高校生の知識なので例外もあるかもしれないが、少なくとも俺の知る限りはない。
だったら、山田さんの言うことも至極当たり前のことなのだろう。
「分かってもらえたかな?」
「はい。魔法が予想以上に万能だということが」
「・・・・・・」
山田さんは珍しく何も言わなかった。
俺にはそんな山田さんの気持ちがよくわからなかった。
ここまで聞けば魔法が万能だと嫌でもわかる。効率が悪く、環境破壊と隣り合わせの現代化学など、魔法の前には子供の遊び以下のようにさえ思えた。

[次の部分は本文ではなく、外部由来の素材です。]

[config.mk]
export PLATFORM = sky130hd
export DESIGN_NAME = pwfs_top
export DESIGN_NICKNAME = d
export VERILOG_FILES = /design/src/core/pwfs_pkg.sv /design/src/core/pwfs_top.sv /design/src/core/pwfs_event_bit.sv
export VERILOG_INCLUDE_DIRS = /design/src /design/src/core
export SDC_FILE = /design/constraint.sdc
export NUM_CORES = 1
export LEC_CHECK = 0
export CAP_MARGIN = 25
export CORE_MARGIN = 2
export CORE_UTILIZATION = 55
export CTS_CLUSTER_DIAMETER = 200
export DETAILED_ROUTE_END_ITERATION = 7
export DONT_BUFFER_PORTS = 1
export PLACE_DENSITY = 0.73
export SYNTH_ARGS = -nofsm -noshare
export SYNTH_HDL_FRONTEND = slang
export SYNTH_SLANG_ARGS = --single-unit
export TNS_END_PERCENT = 5
[constraint.sdc]
create_clock -name core_clk_i -period 1.4 [get_ports core_clk_i]
set_input_delay 0.07 -clock core_clk_i [delete_from_list [all_inputs] [get_ports core_clk_i]]
set_output_delay 0.07 -clock core_clk_i [all_outputs]
set_load 0.005 [all_outputs]
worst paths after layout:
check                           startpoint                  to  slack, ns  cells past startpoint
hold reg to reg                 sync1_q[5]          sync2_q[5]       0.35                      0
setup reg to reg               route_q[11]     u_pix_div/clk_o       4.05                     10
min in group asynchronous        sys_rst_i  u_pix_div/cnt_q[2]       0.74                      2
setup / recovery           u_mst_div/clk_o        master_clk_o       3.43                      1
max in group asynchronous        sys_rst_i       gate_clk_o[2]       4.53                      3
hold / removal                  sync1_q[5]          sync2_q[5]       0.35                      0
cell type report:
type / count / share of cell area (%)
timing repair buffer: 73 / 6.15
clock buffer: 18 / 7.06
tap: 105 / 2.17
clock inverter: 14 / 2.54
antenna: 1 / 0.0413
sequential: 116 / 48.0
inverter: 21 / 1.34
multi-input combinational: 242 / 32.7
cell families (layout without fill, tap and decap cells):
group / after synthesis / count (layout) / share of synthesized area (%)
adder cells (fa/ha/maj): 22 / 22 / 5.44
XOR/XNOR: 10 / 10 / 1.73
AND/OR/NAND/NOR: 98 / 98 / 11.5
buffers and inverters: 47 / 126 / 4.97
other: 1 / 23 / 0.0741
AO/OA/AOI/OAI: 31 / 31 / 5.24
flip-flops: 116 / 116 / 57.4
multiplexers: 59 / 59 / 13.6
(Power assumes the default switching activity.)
--- src/logic/dci_pkg.sv ---
/*
  Shared constants and types for the display interrupt and contrast block.
  Assumes a 32-bit AXI4-Lite register bus and one system clock.
*/
package dci_pkg;

  // Register byte addresses
  localparam logic [31:0] DCI_ADDR_CONTRAST_CTRL = 32'h0050_0840;
  localparam logic [31:0] DCI_ADDR_CONTRAST_CMP = 32'h0050_0844;
  localparam logic [31:0] DCI_ADDR_IRQ_ENABLE_SET = 32'h0050_0848;
  localparam logic [31:0] DCI_ADDR_IRQ_ENABLE_CLEAR = 32'h0050_084C;
  localparam logic [31:0] DCI_ADDR_IRQ_ENABLED_VIEW = 32'h0050_0850;
  localparam logic [31:0] DCI_ADDR_IRQ_PENDING_VIEW = 32'h0050_0854;
  localparam logic [31:0] DCI_ADDR_IRQ_ACKNOWLEDGE = 32'h0050_0858;

  // Interrupt source bit positions, shared by every interrupt register
  localparam int DCI_BIT_EACH_LINE = 0;
  localparam int DCI_BIT_FINAL_LINE = 1;
  localparam int DCI_BIT_FRAME_DONE = 2;
  localparam int DCI_BIT_FIFO_STARVE = 4;
  localparam int DCI_BIT_FIFO_OVERFLOW = 5;
  localparam int DCI_BIT_FETCH_FAULT = 6;
  localparam int DCI_IRQ_W = 7;
  // Bits that hold a source; bit 3 is unused
  localparam logic [DCI_IRQ_W-1:0] DCI_IRQ_USED = 7'h77;

  // Contrast control field positions
  localparam int DCI_CTRL_PS_LSB = 0;
  localparam int DCI_CTRL_POL_BIT = 2;
  localparam int DCI_CTRL_RUN_BIT = 3;
  localparam int DCI_CMP_W = 8;

  // Values after reset
  localparam logic [DCI_IRQ_W-1:0] DCI_MASK_RST = 7'h00;
  localparam logic [DCI_IRQ_W-1:0] DCI_PEND_RST = 7'h00;
  localparam logic [DCI_CMP_W-1:0] DCI_CMP_RST = 8'h00;

  // AXI responses
  localparam logic [1:0] DCI_RESP_OKAY = 2'h0;
  localparam logic [1:0] DCI_RESP_SLVERR = 2'h2;

  // Event strobes from the display engine
  typedef struct packed {
    logic fetch_fault;
    logic fifo_overflow;
    logic fifo_starve;
    logic frame_done;
    logic final_line;
    logic each_line;
  } dci_evt_t;

  // Contrast generator settings
  typedef struct packed {
    logic pwm_run;
    logic pulse_polarity;
    logic [1:0] counter_prescale;
  } dci_pwm_cfg_t;

endpackage : dci_pkg

--- src/logic/dci_irq_contrast.sv ---
/*
  Display controller interrupt bookkeeping and contrast PWM settings,
  with an AXI4-Lite register slave.
  Writes are answered one cycle after both halves are in; reads one
  cycle after the address is taken.
  Assumes event strobes come from display logic on mclk, and one
  outstanding write and one outstanding read from the bus master.
*/
// The implementer's own choice: the AXI4-Lite register port.
`timescale 1ns/1ps
module dci_irq_contrast import dci_pkg::*; #(
  parameter int ADDR_W = 32
) (
  input wire logic mclk,
  input wire logic reset,
  input wire logic [ADDR_W-1:0] s_axi_awaddr,
  input wire logic s_axi_awvalid,
  output logic s_axi_awready,
  input wire logic [31:0] s_axi_wdata,
  input wire logic [3:0] s_axi_wstrb,
  input wire logic s_axi_wvalid,
  output logic s_axi_wready,
  output logic [1:0] s_axi_bresp,
  output logic s_axi_bvalid,
  input wire logic s_axi_bready,
  input wire logic [ADDR_W-1:0] s_axi_araddr,
  input wire logic s_axi_arvalid,
  output logic s_axi_arready,
  output logic [31:0] s_axi_rdata,
  output logic [1:0] s_axi_rresp,
  output logic s_axi_rvalid,
  input wire logic s_axi_rready,
  input wire dci_evt_t events,
  output logic irq_req,
  output logic contrast_pwm
);

  // Keep only the source bits of a bus word
  function automatic logic [DCI_IRQ_W-1:0] irq_field(input logic [31:0] word);
    irq_field = word[DCI_IRQ_W-1:0] & DCI_IRQ_USED;
  endfunction : irq_field

  // Address matches a register
  // Shared by the write and read decoders
  function automatic logic hit(input logic [ADDR_W-1:0] addr, input logic [31:0] reg_addr);
    hit = (addr == ADDR_W'(reg_addr));
  endfunction : hit

  // Write channel state
  logic awready_q; // Address slot free
  logic awready_d;
  logic wready_q; // Data slot free
  logic wready_d;
  logic aw_held_q; // Address captured
  logic aw_held_d;
  logic w_held_q; // Data captured
  logic w_held_d;
  logic [ADDR_W-1:0] waddr_q; // Captured address
  logic [ADDR_W-1:0] waddr_d;
  logic [31:0] wdata_q; // Captured data
  logic [31:0] wdata_d;
  logic [3:0] wstrb_q; // Captured byte enables
  logic [3:0] wstrb_d;
  logic bvalid_q; // Write answer
  logic bvalid_d;
  logic [1:0] bresp_q;
  logic [1:0] bresp_d;
  logic do_wr; // Both halves present, perform write
  logic wr_known; // Write address maps to a register

  // Read channel state
  logic arready_q; // Read slot free
  logic arready_d;
  logic rvalid_q; // Read answer
  logic rvalid_d;
  logic [31:0] rdata_q;
  logic [31:0] rdata_d;
  logic [1:0] rresp_q;
  logic [1:0] rresp_d;
  logic ar_take; // Read address accepted
  logic rd_known; // Read address maps to a register

  // Block state
  logic [DCI_IRQ_W-1:0] mask_q; // Enabled sources
  logic [DCI_IRQ_W-1:0] mask_d;
  logic [DCI_IRQ_W-1:0] pend_q; // Pending sources
  logic [DCI_IRQ_W-1:0] ev_vec; // Events in register layout
  logic [DCI_IRQ_W-1:0] en_set; // Enable-set write bits
  logic [DCI_IRQ_W-1:0] en_clr; // Enable-clear write bits
  logic [DCI_IRQ_W-1:0] ack; // Acknowledge write bits
  logic irq_q; // Registered request
  logic irq_d;
  // Contrast generator settings
  dci_pwm_cfg_t cfg_q; // Contrast control
  dci_pwm_cfg_t cfg_d;
  logic [DCI_CMP_W-1:0] cmp_q; // Contrast compare value
  logic [DCI_CMP_W-1:0] cmp_d;

  // Write channel: capture address and data in any order, answer after both
  always_comb begin
    aw_held_d = aw_held_q;
    w_held_d = w_held_q;
    waddr_d = waddr_q;
    wdata_d = wdata_q;
    wstrb_d = wstrb_q;
    bvalid_d = bvalid_q;
    bresp_d = bresp_q;
    wr_known = hit(waddr_q, DCI_ADDR_CONTRAST_CTRL) || hit(waddr_q, DCI_ADDR_CONTRAST_CMP) ||
               hit(waddr_q, DCI_ADDR_IRQ_ENABLE_SET) || hit(waddr_q, DCI_ADDR_IRQ_ENABLE_CLEAR) ||
               hit(waddr_q, DCI_ADDR_IRQ_ENABLED_VIEW) || hit(waddr_q, DCI_ADDR_IRQ_PENDING_VIEW) ||
               hit(waddr_q, DCI_ADDR_IRQ_ACKNOWLEDGE);
    do_wr = aw_held_q && w_held_q && !bvalid_q;
    // Address accepted
    if (s_axi_awvalid && awready_q) begin
      aw_held_d = 1'b1;
      waddr_d = s_axi_awaddr;
    end
    // Data accepted
    if (s_axi_wvalid && wready_q) begin
      w_held_d = 1'b1;
      wdata_d = s_axi_wdata;
      wstrb_d = s_axi_wstrb;
    end
    // Write done, raise answer
    if (do_wr) begin
      aw_held_d = 1'b0;
      w_held_d = 1'b0;
      bvalid_d = 1'b1;
      bresp_d = wr_known ? DCI_RESP_OKAY : DCI_RESP_SLVERR;
    end else if (bvalid_q && s_axi_bready) begin
      bvalid_d = 1'b0;
    end
    // Slots reopen only once the answer has been taken
    awready_d = !aw_held_d && !bvalid_d;
    wready_d = !w_held_d && !bvalid_d;
  end

  // Read channel: one read in flight, data one cycle after acceptance
  always_comb begin
    ar_take = s_axi_arvalid && arready_q;
    rvalid_d = rvalid_q;
    rdata_d = rdata_q;
    rresp_d = rresp_q;
    rd_known = 1'b1;
    // Decode the address once, on acceptance
    if (ar_take) begin
      rvalid_d = 1'b1;
      rdata_d = 32'h0000_0000; // Write-only and reserved bits read zero
      if (hit(s_axi_araddr, DCI_ADDR_CONTRAST_CTRL)) begin
        rdata_d[DCI_CTRL_RUN_BIT:DCI_CTRL_PS_LSB] = cfg_q;
      end else if (hit(s_axi_araddr, DCI_ADDR_CONTRAST_CMP)) begin
        rdata_d[DCI_CMP_W-1:0] = cmp_q;
      end else if (hit(s_axi_araddr, DCI_ADDR_IRQ_ENABLED_VIEW)) begin
        rdata_d[DCI_IRQ_W-1:0] = mask_q;
      end else if (hit(s_axi_araddr, DCI_ADDR_IRQ_PENDING_VIEW)) begin
        rdata_d[DCI_IRQ_W-1:0] = pend_q;
      end else if (hit(s_axi_araddr, DCI_ADDR_IRQ_ENABLE_SET) || hit(s_axi_araddr, DCI_ADDR_IRQ_ENABLE_CLEAR) ||
                   hit(s_axi_araddr, DCI_ADDR_IRQ_ACKNOWLEDGE)) begin
        rdata_d = 32'h0000_0000; // Write-only registers
      end else begin
        rd_known = 1'b0;
      end
      rresp_d = rd_known ? DCI_RESP_OKAY : DCI_RESP_SLVERR;
    end else if (rvalid_q && s_axi_rready) begin
      rvalid_d = 1'b0;
    end
    // Next read waits until this answer is taken
    arready_d = !rvalid_d;
  end

  // Register effects of a write, event mapping and request
  always_comb begin
    en_set = '0;
    en_clr = '0;
    ack = '0;
    cfg_d = cfg_q;
    cmp_d = cmp_q;
    // Only byte lane 0 carries defined bits
    if (do_wr && wstrb_q[0]) begin
      if (hit(waddr_q, DCI_ADDR_IRQ_ENABLE_SET)) begin
        en_set = irq_field(wdata_q);
      end
      if (hit(waddr_q, DCI_ADDR_IRQ_ENABLE_CLEAR)) begin
        en_clr = irq_field(wdata_q);
      end
      if (hit(waddr_q, DCI_ADDR_IRQ_ACKNOWLEDGE)) begin
        ack = irq_field(wdata_q);
      end
      if (hit(waddr_q, DCI_ADDR_CONTRAST_CTRL)) begin
        cfg_d = wdata_q[DCI_CTRL_RUN_BIT:DCI_CTRL_PS_LSB];
      end
      if (hit(waddr_q, DCI_ADDR_CONTRAST_CMP)) begin
        cmp_d = wdata_q[DCI_CMP_W-1:0];
      end
    end
    // Zeros leave the mask alone; disable wins if both hit one bit
    mask_d = (mask_q | en_set) & ~en_clr;
    // Events placed in the shared register layout
    ev_vec = '0;
    ev_vec[DCI_BIT_EACH_LINE] = events.each_line;
    ev_vec[DCI_BIT_FINAL_LINE] = events.final_line;
    ev_vec[DCI_BIT_FRAME_DONE] = events.frame_done;
    ev_vec[DCI_BIT_FIFO_STARVE] = events.fifo_starve;
    ev_vec[DCI_BIT_FIFO_OVERFLOW] = events.fifo_overflow;
    ev_vec[DCI_BIT_FETCH_FAULT] = events.fetch_fault;
    // Request from the registered flags, one edge behind them
    irq_d = |(pend_q & mask_q);
  end

  // Sticky pending flags
  dci_event_latch #(
    .WIDTH(DCI_IRQ_W)
  ) u_pending (
    .mclk(mclk),
    .reset(reset),
    .set_i(ev_vec),
    .clr_i(ack),
    .pend_q(pend_q)
  );

  // Contrast generator
  dci_pwm #(
    .CMP_W(DCI_CMP_W)
  ) u_pwm (
    .mclk(mclk),
    .reset(reset),
    .cfg_i(cfg_q),
    .cmp_i(cmp_q),
    .pwm_q(contrast_pwm)
  );

  // Bus registers and the mask, request and contrast settings
  always_ff @(posedge mclk or posedge reset) begin
    if (reset) begin
      // Bus handshakes closed in reset
      awready_q <= 1'b0;
      wready_q <= 1'b0;
      aw_held_q <= 1'b0;
      w_held_q <= 1'b0;
      waddr_q <= '0;
      wdata_q <= 32'h0000_0000;
      wstrb_q <= 4'h0;
      bvalid_q <= 1'b0;
      bresp_q <= DCI_RESP_OKAY;
      arready_q <= 1'b0;
      rvalid_q <= 1'b0;
      rdata_q <= 32'h0000_0000;
      rresp_q <= DCI_RESP_OKAY;
      // Block state to its reset values
      mask_q <= DCI_MASK_RST;
      irq_q <= 1'b0;
      cfg_q <= '0;
      cmp_q <= DCI_CMP_RST;
    end else begin
      // Bus handshake state
      awready_q <= awready_d;
      wready_q <= wready_d;
      aw_held_q <= aw_held_d;
      w_held_q <= w_held_d;
      waddr_q <= waddr_d;
      wdata_q <= wdata_d;
      wstrb_q <= wstrb_d;
      bvalid_q <= bvalid_d;
      bresp_q <= bresp_d;
      arready_q <= arready_d;
      rvalid_q <= rvalid_d;
      rdata_q <= rdata_d;
      rresp_q <= rresp_d;
      // Block state
      mask_q <= mask_d;
      irq_q <= irq_d;
      cfg_q <= cfg_d;
      cmp_q <= cmp_d;
    end
  end

  // Outputs straight from flops
  assign s_axi_awready = awready_q;
  assign s_axi_wready = wready_q;
  assign s_axi_bvalid = bvalid_q;
  assign s_axi_bresp = bresp_q;
  assign s_axi_arready = arready_q;
  assign s_axi_rvalid = rvalid_q;
  assign s_axi_rdata = rdata_q;
  assign s_axi_rresp = rresp_q;
  assign irq_req = irq_q;

endmodule : dci_irq_contrast

--- src/logic/dci_event_latch.sv ---
/*
  Sticky pending flags: one bit per source, set by a hardware event,
  cleared by software. Assumes set and clear come from the same clock.
*/
`timescale 1ns/1ps
module dci_event_latch import dci_pkg::*; #(
  parameter int WIDTH = DCI_IRQ_W
) (
  mclk,
  reset,
  set_i,
  clr_i,
  pend_q
);
  input wire logic mclk; // System clock
  input wire logic reset; // Async, active high
  input wire logic [WIDTH-1:0] set_i; // Event, held high sets the flag
  input wire logic [WIDTH-1:0] clr_i; // Software clear, one cycle
  output logic [WIDTH-1:0] pend_q; // Pending flags

  logic [WIDTH-1:0] pend_d; // Next pending value

  // Set beats clear so no event is lost; flags hold until cleared
  always_comb begin
    pend_d = set_i | (pend_q & ~clr_i);
  end

  // Flag storage
  always_ff @(posedge mclk or posedge reset) begin
    if (reset) begin
      pend_q <= DCI_PEND_RST[WIDTH-1:0];
    end else begin
      pend_q <= pend_d;
    end
  end

endmodule : dci_event_latch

「ここにある家具もそのこちらの世界で言う職人が魔法で作ったんでしょう?」
「魔法で、か。確かに製作の上で魔法は関わってはいるが、基本的にこれは彫ったものだな」
「え?」
「確かに魔法はこの世界を語る上で欠かせないが、何も全ての物が魔法で作られたわけでもない。魔法にもできることとできないことがある」
「そうなんですか?」
「ああ、魔法は――」
その時不意に部屋にベルの鳴る音が聞こえた。
「もうこんな時間か。実は君との邂逅は授業の合間の休憩時間にしているのだよ。この話は次に会うときにでもしようか」
「そうだったんですか。ちなみに俺も授業の真っ最中でした」
「それは悪いことをしたね」
「いえ、前回と同じなら消える寸前の時間に戻りますし、あっちは全く面白くない授業ですから」
「そう言ってもらえると幸いだ。それではまた会おう」
その言葉を最後に景色が一瞬で元の教室に戻る。
今度は指を鳴らす動作さえなかった。どうやらあの行為にこれといった意味は無く、ただ格好をつけるためにしていたらしい。
中々お茶目なご老人だ。
そして始まる現実の授業。
内容は化学で、普段なら退屈な授業だったが、この日は珍しく真面目にノートを取った……。